Good things happen near the football, so run to it.
I heard Joe Buck say this last Sunday during his weekly broadcast for the NFL. Coming from a lifetime of playing and being around sports, I have heard the phrase (and many others like it) countless times. So, I’m not sure what was different about when he said it last week, but it affected me more than any time before.
The context was something like an offensive lineman hopping on a football ten yards downfield after his running back fumbled. Fans cheered, teammates got fired up, and coaches yelled praise. It was a hustle play. Good things happen near the football, so run to it.
It got me thinking: what can we learn from this phrase in a business context? And what is my “football”?
Well first, let’s look at how it applies in business.
I think it’s a testament that not much gets people more excited than effort. Especially when that effort comes from someone who isn’t “supposed to make the play”. The only reason the offensive lineman had the opportunity to save the possession was because he was giving 100% effort, even when he wasn’t supposed to be needed. Effort transitions into momentum. Momentum keeps a team moving forward, avoiding a misstep, and continuing toward the endzone.
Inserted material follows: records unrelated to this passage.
Background: an optimization exercise with open tools, aiming at small area and a short achievable clock period. Do not read the settings as production practice. In this exercise RTL edits were held to simulation tests only and were not proved equivalent to the original.

**flow/design.v**
```verilog
module RS_ArithmeticLogical #(
    parameter RS_AL_ENTRY_SIZE = 145
    ) (
    input  wire         clk,
    input  wire         reset,
    input  wire         stall,
    input  wire         flush,           
    input  wire         RS_AL_V1,
    input  wire [RS_AL_ENTRY_SIZE-1:0] RS_AL_1,
    input  wire         RS_AL_V2,
    input  wire [RS_AL_ENTRY_SIZE-1:0] RS_AL_2,
    input  wire         ALU1_D_W,
    input  wire [15:0]  ALU1_D,
    input  wire [6:0]   ALU1_D_RR,
    input  wire         ALU2_D_W,
    input  wire [15:0]  ALU2_D,
    input  wire [6:0]   ALU2_D_RR,
    input  wire         LS_D_W,
    input  wire [15:0]  LS_D,
    input  wire [6:0]   LS_D_RR,
    output wire         rs_stall,  
    output reg         ALU1_V,
    output reg [3:0]   ALU1_opcode,
    output reg [15:0]  ALU1_opr1,
    output reg [15:0]  ALU1_opr2,
    output reg [15:0]  ALU1_imm,
    output reg         ALU1_carry,
    output reg         ALU1_zero,
    output reg         ALU1_neg_opr2,
    output reg [1:0]   ALU1_CZ_cond,
    output reg [6:0]   ALU1_dest,
    output reg [2:0]   ALU1_arch_dest,
    output reg [15:0]  ALU1_prev_dest,
    output reg [15:0]  ALU1_PC,
    output reg [7:0]   ALU1_C_dest,
    output reg [7:0]   ALU1_Z_dest,
    output reg         ALU1_branch_pred,
    output reg [6:0]   ALU1_ROB_index,
    output reg         ALU2_V,
    output reg [3:0]   ALU2_opcode,
    output reg [15:0]  ALU2_opr1,
    output reg [15:0]  ALU2_opr2,
    output reg [15:0]  ALU2_imm,
    output reg         ALU2_carry,
    output reg         ALU2_zero,
    output reg         ALU2_neg_opr2,
    output reg [1:0]   ALU2_CZ_cond,
    output reg [6:0]   ALU2_dest,
    output reg [2:0]   ALU2_arch_dest,
    output reg [15:0]  ALU2_prev_dest,
    output reg [15:0]  ALU2_PC,
    output reg [7:0]   ALU2_C_dest,
    output reg [7:0]   ALU2_Z_dest,
    output reg         ALU2_branch_pred,
    output reg [6:0]   ALU2_ROB_index,
    output reg [4:0]   empty_pos1,
    output reg [4:0]   empty_pos2
);
reg         valid       [15:0];
reg [3:0]   opcode      [15:0];
reg         cw          [15:0];
reg         zw          [15:0];
reg [15:0]  opr1        [15:0];
reg         opr1_valid  [15:0];
reg [15:0]  opr2        [15:0];
reg         opr2_valid  [15:0];
reg [15:0]  imm         [15:0];
reg         neg2        [15:0];
reg         carry_cond  [15:0];
reg         zero_cond   [15:0];
reg [7:0]   carry_flag  [15:0];
reg         carry_valid [15:0];
reg [7:0]   zero_flag   [15:0];
reg         zero_valid  [15:0];
reg [6:0]   rrf_dest    [15:0];
reg [15:0]  prev_dest   [15:0];
reg         prev_dest_valid [15:0];
reg [7:0]   r_cz_carry_dest [15:0];
reg [7:0]   r_cz_zero_dest  [15:0];
reg         branch_pred [15:0];
reg [15:0]  pc          [15:0];
reg [6:0]   rob_index   [15:0];
reg [2:0]   arf_dest    [15:0];
integer i;
integer issued;
integer free_count;
always @(*) begin
    free_count = 0;
    for (i = 0; i < 16; i = i + 1) begin
        if (!valid[i]) free_count = free_count + 1;
    end
end
assign rs_stall = (free_count < 2);
integer idx1, idx2;
integer readyx1, readyx2;
task automatic find_two_free_entries(output integer out1, output integer out2);
    integer j;
    begin
        out1 = -1;
        out2 = -1;
        for (j = 0; j < 16; j = j + 1) begin
            if (!valid[j]) begin
                if (out1 == -1) out1 = j;
                else if (out2 == -1) out2 = j;
            end
        end
    end
endtask
task automatic find_two_ready_entries(output integer out1, output integer out2);
    integer j;
    begin
        out1 = -1;
        out2 = -1;
        for (j = 0; j < 16; j = j + 1) begin
            if (valid[j] && opr1_valid[j] && opr2_valid[j]) begin
                if (out1 == -1) out1 = j;
                else if (out2 == -1) out2 = j;
            end
        end
    end
endtask
always @(posedge clk or posedge reset) begin
    if (reset) begin
        for (i = 0; i < 16; i = i + 1) begin
            valid[i] <= 0;
            opcode[i] <= 0;
            cw[i] <= 0;
            zw[i] <= 0;
            opr1[i] <= 0;
            opr1_valid[i] <= 0;
            opr2[i] <= 0;
            opr2_valid[i] <= 0;
            imm[i] <= 0;
            neg2[i] <= 0;
            carry_cond[i] <= 0;
            zero_cond[i] <= 0;
            carry_flag[i] <= 0;
            carry_valid[i] <= 0;
            zero_flag[i] <= 0;
            zero_valid[i] <= 0;
            rrf_dest[i] <= 0;
            prev_dest[i] <= 0;
            prev_dest_valid[i] <= 0;
            r_cz_carry_dest[i] <= 0;
            r_cz_zero_dest[i] <= 0;
            branch_pred[i] <= 0;
            pc[i] <= 0;
            rob_index[i] <= 0;
            arf_dest[i] <= 0;
        end
        ALU1_V <= 0;
        ALU2_V <= 0;
        issued = 0;
    end else begin
        ALU1_V <= 0;
        ALU2_V <= 0;
        for (i = 0; i < 16; i = i + 1) begin
            if (valid[i]) begin
                if (!opr1_valid[i]) begin
                    if (ALU1_D_W && ALU1_D_RR == opr1[i][6:0]) begin
                        opr1[i] <= ALU1_D;
                        opr1_valid[i] <= 1;
                    end else if (ALU2_D_W && ALU2_D_RR == opr1[i][6:0]) begin
                        opr1[i] <= ALU2_D;
                        opr1_valid[i] <= 1;
                    end else if (LS_D_W && LS_D_RR == opr1[i][6:0]) begin
                        opr1[i] <= LS_D;
                        opr1_valid[i] <= 1;
                    end
                end
                if (!opr2_valid[i]) begin
                    if (ALU1_D_W && ALU1_D_RR == opr2[i][6:0]) begin
                        opr2[i] <= ALU1_D;
                        opr2_valid[i] <= 1;
                    end else if (ALU2_D_W && ALU2_D_RR == opr2[i][6:0]) begin
                        opr2[i] <= ALU2_D;
                        opr2_valid[i] <= 1;
                    end else if (LS_D_W && LS_D_RR == opr2[i][6:0]) begin
                        opr2[i] <= LS_D;
                        opr2_valid[i] <= 1;
                    end
                end
            end
        end
        issued = 0;
        readyx1 = -1;
        readyx2 = -1;
        find_two_ready_entries(readyx1, readyx2);
        if (!ALU1_V && readyx1 != -1) begin
            ALU1_V <= 1;
            ALU1_opcode <= opcode[readyx1];
            ALU1_opr1 <= opr1[readyx1];
            ALU1_opr2 <= opr2[readyx1];
            ALU1_imm <= imm[readyx1];
            ALU1_carry <= carry_valid[readyx1];
            ALU1_zero <= zero_valid[readyx1];
            ALU1_neg_opr2 <= neg2[readyx1];
            ALU1_CZ_cond <= {carry_cond[readyx1], zero_cond[readyx1]};
            ALU1_dest <= rrf_dest[readyx1];
            ALU1_arch_dest <= arf_dest[readyx1];
            ALU1_prev_dest <= prev_dest[readyx1];
            ALU1_PC <= pc[readyx1];
            ALU1_C_dest <= r_cz_carry_dest[readyx1];
            ALU1_Z_dest <= r_cz_zero_dest[readyx1];
            ALU1_branch_pred <= branch_pred[readyx1];
            ALU1_ROB_index <= rob_index[readyx1];
            valid[readyx1] <= 0;
            issued = issued + 1;
        end
        if (!ALU2_V && readyx2 != -1) begin
            ALU2_V <= 1;
            ALU2_opcode <= opcode[readyx2];
            ALU2_opr1 <= opr1[readyx2];
            ALU2_opr2 <= opr2[readyx2];
            ALU2_imm <= imm[readyx2];
            ALU2_carry <= carry_valid[readyx2];
            ALU2_zero <= zero_valid[readyx2];
            ALU2_neg_opr2 <= neg2[readyx2];
            ALU2_CZ_cond <= {carry_cond[readyx2], zero_cond[readyx2]};
            ALU2_dest <= rrf_dest[readyx2];
            ALU2_arch_dest <= arf_dest[readyx2];
            ALU2_prev_dest <= prev_dest[readyx2];
            ALU2_PC <= pc[readyx2];
            ALU2_C_dest <= r_cz_carry_dest[readyx2];
            ALU2_Z_dest <= r_cz_zero_dest[readyx2];
            ALU2_branch_pred <= branch_pred[readyx2];
            ALU2_ROB_index <= rob_index[readyx2];
            valid[readyx2] <= 0;
            issued = issued + 1;
        end
        if (!stall && free_count >= 2) begin
            idx1 = -1;
            idx2 = -1;
            find_two_free_entries(idx1, idx2);
            empty_pos1 <= (idx1 == -1) ? 5'b11111 : idx1[4:0];
            empty_pos2 <= (idx2 == -1) ? 5'b11111 : idx2[4:0];
            if (RS_AL_V1) begin
                if (idx1 != -1) begin
                    valid[idx1]          <= RS_AL_1[144];
                    opcode[idx1]         <= RS_AL_1[143:140];
                    cw[idx1]             <= RS_AL_1[139];
                    zw[idx1]             <= RS_AL_1[138];
                    opr1[idx1]           <= RS_AL_1[137:122];
                    opr1_valid[idx1]     <= RS_AL_1[121];
                    opr2[idx1]           <= RS_AL_1[120:105];
                    opr2_valid[idx1]     <= RS_AL_1[104];
                    imm[idx1]            <= RS_AL_1[103:88];
                    neg2[idx1]           <= RS_AL_1[87];
                    carry_cond[idx1]     <= RS_AL_1[86];
                    zero_cond[idx1]      <= RS_AL_1[85];
                    carry_flag[idx1]     <= RS_AL_1[84:77];
                    carry_valid[idx1]    <= RS_AL_1[76];
                    zero_flag[idx1]      <= RS_AL_1[75:68];
                    zero_valid[idx1]     <= RS_AL_1[67];
                    rrf_dest[idx1]       <= RS_AL_1[66:60];
                    prev_dest[idx1]      <= RS_AL_1[59:44];
                    prev_dest_valid[idx1]<= RS_AL_1[43];
                    r_cz_carry_dest[idx1]<= RS_AL_1[42:35];
                    r_cz_zero_dest[idx1] <= RS_AL_1[34:27];
                    branch_pred[idx1]    <= RS_AL_1[26];
                    pc[idx1]             <= RS_AL_1[25:10];
                    rob_index[idx1]      <= RS_AL_1[9:3];
                    arf_dest[idx1]       <= RS_AL_1[2:0];
                end
            end
            if (RS_AL_V2) begin
                if (idx2 != -1) begin
                    valid[idx2]          <= RS_AL_2[144];
                    opcode[idx2]         <= RS_AL_2[143:140];
                    cw[idx2]             <= RS_AL_2[139];
                    zw[idx2]             <= RS_AL_2[138];
                    opr1[idx2]           <= RS_AL_2[137:122];
                    opr1_valid[idx2]     <= RS_AL_2[121];
                    opr2[idx2]           <= RS_AL_2[120:105];
                    opr2_valid[idx2]     <= RS_AL_2[104];
                    imm[idx2]            <= RS_AL_2[103:88];
                    neg2[idx2]           <= RS_AL_2[87];
                    carry_cond[idx2]     <= RS_AL_2[86];
                    zero_cond[idx2]      <= RS_AL_2[85];
                    carry_flag[idx2]     <= RS_AL_2[84:77];
                    carry_valid[idx2]    <= RS_AL_2[76];
                    zero_flag[idx2]      <= RS_AL_2[75:68];
                    zero_valid[idx2]     <= RS_AL_2[67];
                    rrf_dest[idx2]       <= RS_AL_2[66:60];
                    prev_dest[idx2]      <= RS_AL_2[59:44];
                    prev_dest_valid[idx2]<= RS_AL_2[43];
                    r_cz_carry_dest[idx2]<= RS_AL_2[42:35];
                    r_cz_zero_dest[idx2] <= RS_AL_2[34:27];
                    branch_pred[idx2]    <= RS_AL_2[26];
                    pc[idx2]             <= RS_AL_2[25:10];
                    rob_index[idx2]      <= RS_AL_2[9:3];
                    arf_dest[idx2]       <= RS_AL_2[2:0];
                end
            end
        end
    end
end
endmodule
```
In business, every day is urgent. Technology is improving and competition is getting smarter. If you take a misstep, it could set you back months or years. Then all the sudden, someone makes a play they’re not supposed to make and saves you time, energy, and money. The whole team benefits. All because they understood the impact of staying near the action.
The deeper layer is that “good” things only happen if you successfully make the play. No one would be praising the offensive lineman if he was in the right place but then botched the recovery. Instead, they would probably make a joke about “that’s why he’s not a receiver” and move on to the commercial break.
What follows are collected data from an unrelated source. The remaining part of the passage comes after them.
Context: an optimization exercise on an open-source flow, tuned for small area. The choices shown serve that exercise and are no tape-out recipe. The RTL was checked by simulation tests, not by an equivalence proof against the original design. The clock input has no modelled driver; a real chip could not lean on it and would need a root buffer or a full tree. Power is estimated from default activity; no workload was simulated.

[flow/config.mk]
export PLATFORM = sky130hd
export DESIGN_NAME = classifier_top
export DESIGN_NICKNAME = classifier_top
export VERILOG_FILES = /design/flow/design.v
export SDC_FILE = /design/flow/constraint.sdc
export NUM_CORES = 4
export LEC_CHECK = 0
export CAP_MARGIN = 20
export CORE_MARGIN = 2
export CORE_UTILIZATION = 40
export GPL_TIMING_DRIVEN = 0
export SETUP_SLACK_MARGIN = -0.3
export SLEW_MARGIN = 20
export SYNTH_HIERARCHICAL = 1
export SYNTH_MINIMUM_KEEP_SIZE = 0
[flow/constraint.sdc]
create_clock -name core_clock -period 6.5 [get_ports {clk}]
set_input_delay 1.3000 -clock core_clock [delete_from_list [all_inputs] [get_ports {clk}]]
set_output_delay 1.3000 -clock core_clock [all_outputs]
set_load 0.01 [all_outputs]
Context: an optimization exercise on an open-source flow, tuned for small area. The choices shown serve that exercise and are no tape-out recipe.
In this exercise RTL edits were held to simulation tests only and were not proved equivalent to the original.
No activity file was given, so power comes from the tool's default toggle rates.

## run a
==> flow/design.v <==
`timescale 1ns / 1ps
module comparer#(
     parameter cache_depth = 8
)(
    input               axis_clk,
    input               axis_rstn,
    input               cache_key_valid,
    input  [63:0]       cache_key,
    output              cache_key_ready,
    input               compare_key_valid,
    input  [63:0]       compare_key,
    input               compare_opcode,   
    output              compare_key_ready,
    output reg          out_key_valid,
    output     [63:0]   out_key,
    input               out_key_ready,
    output reg                          result_valid,
    input                               result_ready,
    output reg [cache_depth-1:0]        result
    );
    reg [63:0]            caches [0:7];
    reg [7:0]             caches_state;
    reg [2:0]             head, tail;
    assign cache_key_ready   = 1'b1;
    assign compare_key_ready = ~result_valid;
    wire cmp_fire = compare_key_valid & ~result_valid;
    wire [7:0] head_oh, tail_oh;
    dec3 u_hdec (.a(head), .y(head_oh));
    dec3 u_tdec (.a(tail), .y(tail_oh));
    wire [63:0] kn = ~compare_key;
    wire [7:0]  key_eq;
    genvar g;
    generate
        for (g = 0; g < 8; g = g + 1) begin : g_eq
            key_eq_64 u_eq (.q(caches[g]), .kn(kn), .eq(key_eq[g]));
        end
    endgenerate
    wire [7:0] match = caches_state & key_eq;
    integer i;
    always @(posedge axis_clk) begin
        for (i = 0; i < 8; i = i + 1)
            if (cache_key_valid && head_oh[i])
                caches[i] <= cache_key;
    end
    always @(posedge axis_clk) begin
        if (!axis_rstn) begin
            head         <= 3'd0;
            caches_state <= 8'd0;
        end else begin
            for (i = 0; i < 8; i = i + 1)
                if (cache_key_valid && head_oh[i])
                    caches_state[i] <= 1'b1;
                else if (cmp_fire && match[i])
                    caches_state[i] <= 1'b0;
            if (cache_key_valid)
                head <= {head[2] ^ (head[1] & head[0]), head[1] ^ head[0], ~head[0]};
        end
    end
    always @(posedge axis_clk) begin
        if (!axis_rstn) begin
            result_valid <= 1'b0;
        end else if (result_valid) begin
            if (result_ready) result_valid <= 1'b0;
        end else if (compare_key_valid) begin
            result_valid <= 1'b1;
        end
    end
    always @(posedge axis_clk) begin
        if (!result_valid)
            result <= compare_opcode ? 8'd0 : match;
    end
    generate
        for (g = 0; g < 64; g = g + 1) begin : g_rd
            sel8 u_rd (.s(tail_oh),
                       .d({caches[7][g], caches[6][g], caches[5][g], caches[4][g],
                           caches[3][g], caches[2][g], caches[1][g], caches[0][g]}),
                       .y(out_key[g]));
        end
    endgenerate
    wire tail_state = |(caches_state & tail_oh);
    wire not_empty  = head != tail;
    wire tail_adv   = out_key_valid ? out_key_ready : (not_empty & ~tail_state);
    always @(posedge axis_clk) begin
        if (!axis_rstn) begin
            out_key_valid <= 1'b0;
            tail          <= 3'd0;
        end else begin
            out_key_valid <= not_empty & (out_key_valid ? ~out_key_ready : tail_state);
            if (tail_adv)
                tail <= {tail[2] ^ (tail[1] & tail[0]), tail[1] ^ tail[0], ~tail[0]};
        end
    end
endmodule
Which means it’s not just effort that leads to success in those situations, but also preparation. Preparation comes from good coaching. Coaching that stresses the importance of understanding all parts of the game and doing the little things right. Any person can be a playmaker, but they need to be near the action and prepared to succeed when they get there.
And what is my “football”?
Well, that’s a hard question to answer. I think it probably would represent my goals in general. I had a friend of mine say to me recently, “You’re not going to get what you want unless you tell people that you want it.” His point being that you can have all the goals you want, but you are going to need help to achieve them. In short, if you put yourself close to the action, you give yourself the opportunity to succeed.
What does it all mean?
Maybe nothing. I might just be romanticizing an off-hand comment from a lazy Sunday that didn’t have much else to think about.
But if you want to see it deeper, then I think it means to make sure people know what you want. Put yourself out there, interact on linkedin, make time for conversations, stay in touch via email; these are all ways of staying near the action.
And as we now know, good things happen near the football, so run to it.